#### [ACTIVITY]
Using the listing below, print exactly everything from the line with "-0.25 | dx2_c_ff[23] |" down to the line with "10.0 | 0.000515 |", both included, and nothing more.

#### [DATA RECORDS]
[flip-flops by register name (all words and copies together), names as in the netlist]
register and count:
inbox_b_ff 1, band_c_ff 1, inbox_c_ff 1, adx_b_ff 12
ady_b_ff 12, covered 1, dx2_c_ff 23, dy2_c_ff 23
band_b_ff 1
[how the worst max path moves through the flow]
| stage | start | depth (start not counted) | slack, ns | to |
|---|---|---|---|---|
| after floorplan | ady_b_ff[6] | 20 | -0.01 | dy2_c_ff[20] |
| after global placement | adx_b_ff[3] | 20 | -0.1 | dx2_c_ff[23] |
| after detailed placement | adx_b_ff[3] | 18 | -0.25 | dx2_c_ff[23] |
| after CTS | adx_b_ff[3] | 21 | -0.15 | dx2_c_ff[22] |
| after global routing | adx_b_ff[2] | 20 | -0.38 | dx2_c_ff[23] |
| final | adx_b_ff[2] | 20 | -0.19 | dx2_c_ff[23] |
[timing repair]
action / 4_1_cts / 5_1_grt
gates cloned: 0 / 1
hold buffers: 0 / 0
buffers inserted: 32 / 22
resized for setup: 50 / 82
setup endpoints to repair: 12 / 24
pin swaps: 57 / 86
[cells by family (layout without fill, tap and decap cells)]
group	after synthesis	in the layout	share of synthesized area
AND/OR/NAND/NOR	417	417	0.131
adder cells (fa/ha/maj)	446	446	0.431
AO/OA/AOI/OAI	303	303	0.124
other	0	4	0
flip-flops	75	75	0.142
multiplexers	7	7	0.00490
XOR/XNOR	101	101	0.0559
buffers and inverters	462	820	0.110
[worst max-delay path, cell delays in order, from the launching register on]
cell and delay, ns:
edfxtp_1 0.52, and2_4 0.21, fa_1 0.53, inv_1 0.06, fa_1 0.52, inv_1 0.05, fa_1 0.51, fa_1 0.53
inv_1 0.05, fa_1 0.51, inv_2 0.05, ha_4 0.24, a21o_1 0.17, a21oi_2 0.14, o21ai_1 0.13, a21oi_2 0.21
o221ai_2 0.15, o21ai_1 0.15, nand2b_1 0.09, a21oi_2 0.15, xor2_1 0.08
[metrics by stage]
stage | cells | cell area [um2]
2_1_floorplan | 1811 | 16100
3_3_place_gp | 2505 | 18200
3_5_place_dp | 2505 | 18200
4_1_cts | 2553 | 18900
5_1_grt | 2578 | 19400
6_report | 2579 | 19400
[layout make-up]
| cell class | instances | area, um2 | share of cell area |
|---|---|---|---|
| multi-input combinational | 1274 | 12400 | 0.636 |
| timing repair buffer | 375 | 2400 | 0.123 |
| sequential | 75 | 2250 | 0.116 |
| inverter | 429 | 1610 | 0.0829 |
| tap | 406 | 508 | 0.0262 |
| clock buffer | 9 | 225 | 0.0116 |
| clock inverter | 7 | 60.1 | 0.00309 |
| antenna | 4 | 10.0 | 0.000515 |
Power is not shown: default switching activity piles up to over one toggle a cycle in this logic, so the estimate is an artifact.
--- src/sv/rrf_pkg.sv ---
// Package for the rounded rectangle alpha fill engine.
// Holds screen limits, field widths, register codes and the geometry struct.
// No dependencies; every other file of the block imports it.
package rrf_pkg;

   localparam int SCREEN_WIDTH  = 1024;
   localparam int SCREEN_HEIGHT = 768;

   localparam int COORD_W = 12;
   localparam int PIXEL_W = 24;
   localparam int CSR_IDX_W  = 3;
   localparam int CSR_DATA_W = 24;

   // Screen limits in 13 bits so a 4096 limit still fits.
   localparam logic [12:0] SCR_W_LIM = 13'(SCREEN_WIDTH);
   localparam logic [12:0] SCR_H_LIM = 13'(SCREEN_HEIGHT);

   typedef enum logic [CSR_IDX_W-1:0] {
      REG_RECT_LEFT     = 3'd0,
      REG_RECT_TOP      = 3'd1,
      REG_RECT_WIDTH    = 3'd2,
      REG_RECT_HEIGHT   = 3'd3,
      REG_CORNER_RADIUS = 3'd4,
      REG_FILL_COLOR    = 3'd5,
      REG_FILL_ALPHA    = 3'd6
   } csr_idx_type;

   typedef logic signed [15:0] edge_type;

   // Precomputed rectangle edges in screen coordinates.
   typedef struct packed {
      edge_type x_lo;     // left
      edge_type x_hi;     // left + width
      edge_type xb_lo;    // left + r
      edge_type xb_hi;    // left + width - r
      edge_type cx_far;   // left + width - r - 1
      edge_type y_lo;
      edge_type y_hi;
      edge_type yb_lo;
      edge_type yb_hi;
      edge_type cy_far;
   } geom_type;

endpackage
### config.mk
export PLATFORM = sky130hd
export DESIGN_NAME = button_debounce_press_timer_flat
export DESIGN_NICKNAME = d
export VERILOG_FILES = /design/src/design/bdpt_pkg.sv /design/src/design/bdpt_if.sv /design/src/design/bdpt_core.sv /design/src/design/bdpt_out_reg.sv /design/src/design/button_debounce_press_timer.sv /design/src/flat_wrapper.sv
export SDC_FILE = /design/constraint.sdc
export NUM_CORES = 1
export LEC_CHECK = 0
export ABC_CLOCK_PERIOD_IN_PS = 5400
export BUFFER_PORTS_ARGS = -buffer_cell sky130_fd_sc_hd__clkbuf_2
export CAP_MARGIN = 20
export CORE_ASPECT_RATIO = 0.9
export CORE_UTILIZATION = 50
export DETAILED_ROUTE_END_ITERATION = 8
export PLACE_DENSITY = 0.71
export SETUP_SLACK_MARGIN = 0.15
export SKIP_CTS_REPAIR_TIMING = 1
export SYNTH_ARGS = -nofsm -noshare
export SYNTH_HDL_FRONTEND = slang
export SYNTH_SLANG_ARGS = --single-unit
### constraint.sdc
create_clock -name i_clk -period 5.4 [get_ports i_clk]
set_input_delay 0.27 -clock i_clk [delete_from_list [all_inputs] [get_ports i_clk]]
set_output_delay 0.27 -clock i_clk [all_outputs]
set_load 0.01 [all_outputs]
### src/design/bdpt_pkg.sv
// ----------------------------------------------------------------------------
// bdpt_pkg
// shared widths, reset value, state codes and result type of the button
// debounce and press timer
// ----------------------------------------------------------------------------
package bdpt_pkg;

    localparam int TICK_W = 32;
    localparam int CNT_W  = 8;

    // settle count after reset
    localparam logic [CNT_W-1:0] SETTLE_RESET = 8'd40;

    typedef enum logic [1:0] {
        ST_UP      = 2'd0,
        ST_FALLING = 2'd1,
        ST_DOWN    = 2'd2,
        ST_RISING  = 2'd3
    } t_db_state;

    // result of one update beat, handed from the core to the output register
    typedef struct packed {
        logic              valid;
        logic [TICK_W-1:0] press_duration;
    } t_bdpt_res;

endpackage

### src/design/bdpt_if.sv
// ----------------------------------------------------------------------------
// bdpt interfaces
// valid/ready channels for update beats, result beats and the settle count
// ----------------------------------------------------------------------------
interface bdpt_in_if;
    logic                        valid;
    logic                        ready;
    logic                        pin_level;
    logic [bdpt_pkg::TICK_W-1:0] now_ticks;

    modport source (output valid, output pin_level, output now_ticks, input ready);
    modport sink   (input valid, input pin_level, input now_ticks, output ready);
endinterface

interface bdpt_out_if;
    logic                        valid;
    logic                        ready;
    logic [bdpt_pkg::TICK_W-1:0] press_duration;

    modport source (output valid, output press_duration, input ready);
    modport sink   (input valid, input press_duration, output ready);
endinterface

interface bdpt_cfg_if;
    logic                       valid;
    logic                       ready;
    logic [bdpt_pkg::CNT_W-1:0] settle_count;

    modport source (output valid, output settle_count, input ready);
    modport sink   (input valid, input settle_count, output ready);
endinterface
--- src/assert_macros.svh ---
// Assertion macros for the LFU page replacement RTL.
// Needs a clock named clk and an active-high reset named rst in scope.
`ifndef ASSERT_MACROS_SVH
`define ASSERT_MACROS_SVH

// Plain clocked property, switched off while in reset
`define LFUPR_ASSERT(label, prop) \
  label: assert property (@(posedge clk) disable iff (rst) prop) \
    else $error("lfu_page_replacement: assertion failed");

// Same-cycle implication
`define LFUPR_ASSERT_IMP(label, ante, cons) \
  `LFUPR_ASSERT(label, (ante) |-> (cons))

// Next-cycle implication
`define LFUPR_ASSERT_NXT(label, ante, cons) \
  `LFUPR_ASSERT(label, (ante) |=> (cons))

`endif

--- src/lfupr_pkg.sv ---
// Package for the LFU page replacement block: fixed field widths and the
// structs passed between the top level and the frame cells. No dependencies.
`default_nettype none

package lfupr_pkg;

  localparam int PAGE_W      = 8;   // page_number / evicted_page
  localparam int FIU_W       = 5;   // frames_in_use register
  localparam int FRAME_OUT_W = 4;   // frame_index result field
  localparam int TOTAL_W     = 32;  // hit_total / fault_total
  localparam int IN_DATA_W   = 8;
  localparam int OUT_DATA_W  = 80;

  localparam logic [FIU_W-1:0] FIU_RESET = FIU_W'(16);

  // Token flags handed from cell to cell during a scan
  typedef struct packed {
    logic go;     // token present this cycle
    logic found;  // a resident frame already matched the page
    logic have;   // a victim candidate has been picked
  } tok_flags_t;

  // Broadcast from the top level to every cell
  typedef struct packed {
    logic              bump;  // transaction committed: refresh matching counts
    logic [PAGE_W-1:0] page;  // page being referenced
  } cell_ctl_t;

endpackage

`default_nettype wire

--- src/lfupr_count_mem.sv ---
// Per-page reference count memory with a clearing pass after reset.
// One write and one registered read port. Depends on lfupr_pkg.
`default_nettype none

module lfupr_count_mem
  import lfupr_pkg::*;
#(
  parameter int DEPTH = 256,
  parameter int SW    = 8,
  parameter int CW    = 16
) (
  input  wire logic          clk,
  input  wire logic          rst,
  input  wire logic          rd_en,
  input  wire logic [SW-1:0] rd_addr,
  output logic [CW-1:0]      rd_data,
  input  wire logic          wr_en,
  input  wire logic [SW-1:0] wr_addr,
  input  wire logic [CW-1:0] wr_data,
  output logic               ready
);

  logic [CW-1:0] mem [DEPTH];

  logic          clearing;
  logic [SW-1:0] clear_ptr;

  // Clearing pass: one entry a cycle from reset
  always_ff @(posedge clk) begin
    if (rst) begin
      clearing  <= 1'b1;
      clear_ptr <= '0;
    end else if (clearing) begin
      clear_ptr <= clear_ptr + SW'(1);
      if (clear_ptr == SW'(DEPTH - 1)) begin
        clearing <= 1'b0;
      end
    end
  end

  // Write port
  always_ff @(posedge clk) begin
    if (clearing) begin
      mem[clear_ptr] <= '0;
    end else if (wr_en) begin
      mem[wr_addr] <= wr_data;
    end
  end

  // Registered read port
  always_ff @(posedge clk) begin
    if (rd_en) begin
      rd_data <= mem[rd_addr];
    end
  end

  assign ready = !clearing;

endmodule

`default_nettype wire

#### [SOLVED EXERCISE]
| after detailed placement | adx_b_ff[3] | 18 | -0.25 | dx2_c_ff[23] |
| after CTS | adx_b_ff[3] | 21 | -0.15 | dx2_c_ff[22] |
| after global routing | adx_b_ff[2] | 20 | -0.38 | dx2_c_ff[23] |
| final | adx_b_ff[2] | 20 | -0.19 | dx2_c_ff[23] |
[timing repair]
action / 4_1_cts / 5_1_grt
gates cloned: 0 / 1
hold buffers: 0 / 0
buffers inserted: 32 / 22
resized for setup: 50 / 82
setup endpoints to repair: 12 / 24
pin swaps: 57 / 86
[cells by family (layout without fill, tap and decap cells)]
group	after synthesis	in the layout	share of synthesized area
AND/OR/NAND/NOR	417	417	0.131
adder cells (fa/ha/maj)	446	446	0.431
AO/OA/AOI/OAI	303	303	0.124
other	0	4	0
flip-flops	75	75	0.142
multiplexers	7	7	0.00490
XOR/XNOR	101	101	0.0559
buffers and inverters	462	820	0.110
[worst max-delay path, cell delays in order, from the launching register on]
cell and delay, ns:
edfxtp_1 0.52, and2_4 0.21, fa_1 0.53, inv_1 0.06, fa_1 0.52, inv_1 0.05, fa_1 0.51, fa_1 0.53
inv_1 0.05, fa_1 0.51, inv_2 0.05, ha_4 0.24, a21o_1 0.17, a21oi_2 0.14, o21ai_1 0.13, a21oi_2 0.21
o221ai_2 0.15, o21ai_1 0.15, nand2b_1 0.09, a21oi_2 0.15, xor2_1 0.08
[metrics by stage]
stage | cells | cell area [um2]
2_1_floorplan | 1811 | 16100
3_3_place_gp | 2505 | 18200
3_5_place_dp | 2505 | 18200
4_1_cts | 2553 | 18900
5_1_grt | 2578 | 19400
6_report | 2579 | 19400
[layout make-up]
| cell class | instances | area, um2 | share of cell area |
|---|---|---|---|
| multi-input combinational | 1274 | 12400 | 0.636 |
| timing repair buffer | 375 | 2400 | 0.123 |
| sequential | 75 | 2250 | 0.116 |
| inverter | 429 | 1610 | 0.0829 |
| tap | 406 | 508 | 0.0262 |
| clock buffer | 9 | 225 | 0.0116 |
| clock inverter | 7 | 60.1 | 0.00309 |
| antenna | 4 | 10.0 | 0.000515 |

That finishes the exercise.